EXERCISE MATERIALS below:

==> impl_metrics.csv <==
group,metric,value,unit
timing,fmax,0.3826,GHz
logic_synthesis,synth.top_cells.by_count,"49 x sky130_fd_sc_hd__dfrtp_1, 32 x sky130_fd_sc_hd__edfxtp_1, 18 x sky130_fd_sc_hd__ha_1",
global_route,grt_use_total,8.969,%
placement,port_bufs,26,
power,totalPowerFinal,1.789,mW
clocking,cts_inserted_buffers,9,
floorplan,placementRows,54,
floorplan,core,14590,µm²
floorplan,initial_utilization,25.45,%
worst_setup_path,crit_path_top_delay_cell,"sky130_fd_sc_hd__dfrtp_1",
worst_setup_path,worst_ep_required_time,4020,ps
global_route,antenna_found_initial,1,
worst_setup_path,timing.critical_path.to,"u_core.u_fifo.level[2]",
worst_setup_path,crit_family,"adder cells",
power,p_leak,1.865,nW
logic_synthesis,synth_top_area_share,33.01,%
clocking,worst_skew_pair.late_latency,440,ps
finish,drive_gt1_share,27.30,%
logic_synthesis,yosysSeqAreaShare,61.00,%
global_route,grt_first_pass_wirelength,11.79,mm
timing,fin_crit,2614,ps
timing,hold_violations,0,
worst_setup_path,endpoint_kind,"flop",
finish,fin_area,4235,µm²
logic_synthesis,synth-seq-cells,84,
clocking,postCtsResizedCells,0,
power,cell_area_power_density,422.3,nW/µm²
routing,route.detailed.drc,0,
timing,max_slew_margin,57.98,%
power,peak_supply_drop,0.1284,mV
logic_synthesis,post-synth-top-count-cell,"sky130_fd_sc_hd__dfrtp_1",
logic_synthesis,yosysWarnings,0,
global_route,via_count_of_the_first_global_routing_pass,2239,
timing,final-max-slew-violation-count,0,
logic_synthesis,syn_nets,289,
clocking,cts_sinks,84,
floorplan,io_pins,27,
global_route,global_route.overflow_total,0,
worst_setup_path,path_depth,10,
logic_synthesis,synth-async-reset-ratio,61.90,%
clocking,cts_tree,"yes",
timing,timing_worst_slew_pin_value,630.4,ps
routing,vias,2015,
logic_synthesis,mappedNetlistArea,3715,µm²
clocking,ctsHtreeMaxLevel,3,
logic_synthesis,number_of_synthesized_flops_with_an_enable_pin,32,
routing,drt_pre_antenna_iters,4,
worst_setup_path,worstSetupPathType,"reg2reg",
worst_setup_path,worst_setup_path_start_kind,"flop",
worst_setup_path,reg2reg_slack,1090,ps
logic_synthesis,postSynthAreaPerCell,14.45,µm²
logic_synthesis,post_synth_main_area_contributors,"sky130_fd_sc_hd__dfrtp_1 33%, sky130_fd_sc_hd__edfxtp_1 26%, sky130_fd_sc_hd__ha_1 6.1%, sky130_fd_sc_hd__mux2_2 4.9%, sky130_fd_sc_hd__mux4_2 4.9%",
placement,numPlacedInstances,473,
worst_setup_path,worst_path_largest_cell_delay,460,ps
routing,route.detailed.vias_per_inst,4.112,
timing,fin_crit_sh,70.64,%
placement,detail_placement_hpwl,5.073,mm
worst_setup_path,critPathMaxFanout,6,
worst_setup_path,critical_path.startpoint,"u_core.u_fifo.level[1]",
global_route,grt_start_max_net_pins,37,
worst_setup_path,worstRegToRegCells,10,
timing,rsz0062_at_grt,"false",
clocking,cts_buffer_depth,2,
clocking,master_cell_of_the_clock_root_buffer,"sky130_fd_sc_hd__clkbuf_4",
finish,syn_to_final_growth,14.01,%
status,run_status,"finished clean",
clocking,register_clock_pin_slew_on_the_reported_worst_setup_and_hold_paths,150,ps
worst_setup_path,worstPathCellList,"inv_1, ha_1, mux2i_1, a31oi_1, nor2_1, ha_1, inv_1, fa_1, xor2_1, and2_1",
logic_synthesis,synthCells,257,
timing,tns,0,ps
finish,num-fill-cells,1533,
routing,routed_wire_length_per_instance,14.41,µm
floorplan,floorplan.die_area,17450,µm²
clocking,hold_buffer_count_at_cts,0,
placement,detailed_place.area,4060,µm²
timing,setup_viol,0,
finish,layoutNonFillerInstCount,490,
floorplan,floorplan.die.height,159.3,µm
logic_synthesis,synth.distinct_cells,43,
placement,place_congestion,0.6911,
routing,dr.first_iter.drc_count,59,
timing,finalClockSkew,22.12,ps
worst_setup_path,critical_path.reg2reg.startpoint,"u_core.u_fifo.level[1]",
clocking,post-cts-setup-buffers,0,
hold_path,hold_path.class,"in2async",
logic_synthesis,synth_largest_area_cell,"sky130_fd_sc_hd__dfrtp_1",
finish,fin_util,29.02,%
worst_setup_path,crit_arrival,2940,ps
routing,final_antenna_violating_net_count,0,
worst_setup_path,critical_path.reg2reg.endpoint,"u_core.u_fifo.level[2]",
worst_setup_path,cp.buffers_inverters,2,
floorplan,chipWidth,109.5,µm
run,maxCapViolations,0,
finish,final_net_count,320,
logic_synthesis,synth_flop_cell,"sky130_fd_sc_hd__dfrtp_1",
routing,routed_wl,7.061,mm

End of EXERCISE MATERIALS.

:: ABOUT THIS TASK ::
Give back every entry exactly.

:: EXERCISE ANSWER ::
==> impl_metrics.csv <==
group,metric,value,unit
timing,fmax,0.3826,GHz
logic_synthesis,synth.top_cells.by_count,"49 x sky130_fd_sc_hd__dfrtp_1, 32 x sky130_fd_sc_hd__edfxtp_1, 18 x sky130_fd_sc_hd__ha_1",
global_route,grt_use_total,8.969,%
placement,port_bufs,26,
power,totalPowerFinal,1.789,mW
clocking,cts_inserted_buffers,9,
floorplan,placementRows,54,
floorplan,core,14590,µm²
floorplan,initial_utilization,25.45,%
worst_setup_path,crit_path_top_delay_cell,"sky130_fd_sc_hd__dfrtp_1",
worst_setup_path,worst_ep_required_time,4020,ps
global_route,antenna_found_initial,1,
worst_setup_path,timing.critical_path.to,"u_core.u_fifo.level[2]",
worst_setup_path,crit_family,"adder cells",
power,p_leak,1.865,nW
logic_synthesis,synth_top_area_share,33.01,%
clocking,worst_skew_pair.late_latency,440,ps
finish,drive_gt1_share,27.30,%
logic_synthesis,yosysSeqAreaShare,61.00,%
global_route,grt_first_pass_wirelength,11.79,mm
timing,fin_crit,2614,ps
timing,hold_violations,0,
worst_setup_path,endpoint_kind,"flop",
finish,fin_area,4235,µm²
logic_synthesis,synth-seq-cells,84,
clocking,postCtsResizedCells,0,
power,cell_area_power_density,422.3,nW/µm²
routing,route.detailed.drc,0,
timing,max_slew_margin,57.98,%
power,peak_supply_drop,0.1284,mV
logic_synthesis,post-synth-top-count-cell,"sky130_fd_sc_hd__dfrtp_1",
logic_synthesis,yosysWarnings,0,
global_route,via_count_of_the_first_global_routing_pass,2239,
timing,final-max-slew-violation-count,0,
logic_synthesis,syn_nets,289,
clocking,cts_sinks,84,
floorplan,io_pins,27,
global_route,global_route.overflow_total,0,
worst_setup_path,path_depth,10,
logic_synthesis,synth-async-reset-ratio,61.90,%
clocking,cts_tree,"yes",
timing,timing_worst_slew_pin_value,630.4,ps
routing,vias,2015,
logic_synthesis,mappedNetlistArea,3715,µm²
clocking,ctsHtreeMaxLevel,3,
logic_synthesis,number_of_synthesized_flops_with_an_enable_pin,32,
routing,drt_pre_antenna_iters,4,
worst_setup_path,worstSetupPathType,"reg2reg",
worst_setup_path,worst_setup_path_start_kind,"flop",
worst_setup_path,reg2reg_slack,1090,ps
logic_synthesis,postSynthAreaPerCell,14.45,µm²
logic_synthesis,post_synth_main_area_contributors,"sky130_fd_sc_hd__dfrtp_1 33%, sky130_fd_sc_hd__edfxtp_1 26%, sky130_fd_sc_hd__ha_1 6.1%, sky130_fd_sc_hd__mux2_2 4.9%, sky130_fd_sc_hd__mux4_2 4.9%",
placement,numPlacedInstances,473,
worst_setup_path,worst_path_largest_cell_delay,460,ps
routing,route.detailed.vias_per_inst,4.112,
timing,fin_crit_sh,70.64,%
placement,detail_placement_hpwl,5.073,mm
worst_setup_path,critPathMaxFanout,6,
worst_setup_path,critical_path.startpoint,"u_core.u_fifo.level[1]",
global_route,grt_start_max_net_pins,37,
worst_setup_path,worstRegToRegCells,10,
timing,rsz0062_at_grt,"false",
clocking,cts_buffer_depth,2,
clocking,master_cell_of_the_clock_root_buffer,"sky130_fd_sc_hd__clkbuf_4",
finish,syn_to_final_growth,14.01,%
status,run_status,"finished clean",
clocking,register_clock_pin_slew_on_the_reported_worst_setup_and_hold_paths,150,ps
worst_setup_path,worstPathCellList,"inv_1, ha_1, mux2i_1, a31oi_1, nor2_1, ha_1, inv_1, fa_1, xor2_1, and2_1",
logic_synthesis,synthCells,257,
timing,tns,0,ps
finish,num-fill-cells,1533,
routing,routed_wire_length_per_instance,14.41,µm
floorplan,floorplan.die_area,17450,µm²
clocking,hold_buffer_count_at_cts,0,
placement,detailed_place.area,4060,µm²
timing,setup_viol,0,
finish,layoutNonFillerInstCount,490,
floorplan,floorplan.die.height,159.3,µm
logic_synthesis,synth.distinct_cells,43,
placement,place_congestion,0.6911,
routing,dr.first_iter.drc_count,59,
timing,finalClockSkew,22.12,ps
worst_setup_path,critical_path.reg2reg.startpoint,"u_core.u_fifo.level[1]",
clocking,post-cts-setup-buffers,0,
hold_path,hold_path.class,"in2async",
logic_synthesis,synth_largest_area_cell,"sky130_fd_sc_hd__dfrtp_1",
finish,fin_util,29.02,%
worst_setup_path,crit_arrival,2940,ps
routing,final_antenna_violating_net_count,0,
worst_setup_path,critical_path.reg2reg.endpoint,"u_core.u_fifo.level[2]",
worst_setup_path,cp.buffers_inverters,2,
floorplan,chipWidth,109.5,µm
run,maxCapViolations,0,
finish,final_net_count,320,
logic_synthesis,synth_flop_cell,"sky130_fd_sc_hd__dfrtp_1",
routing,routed_wl,7.061,mm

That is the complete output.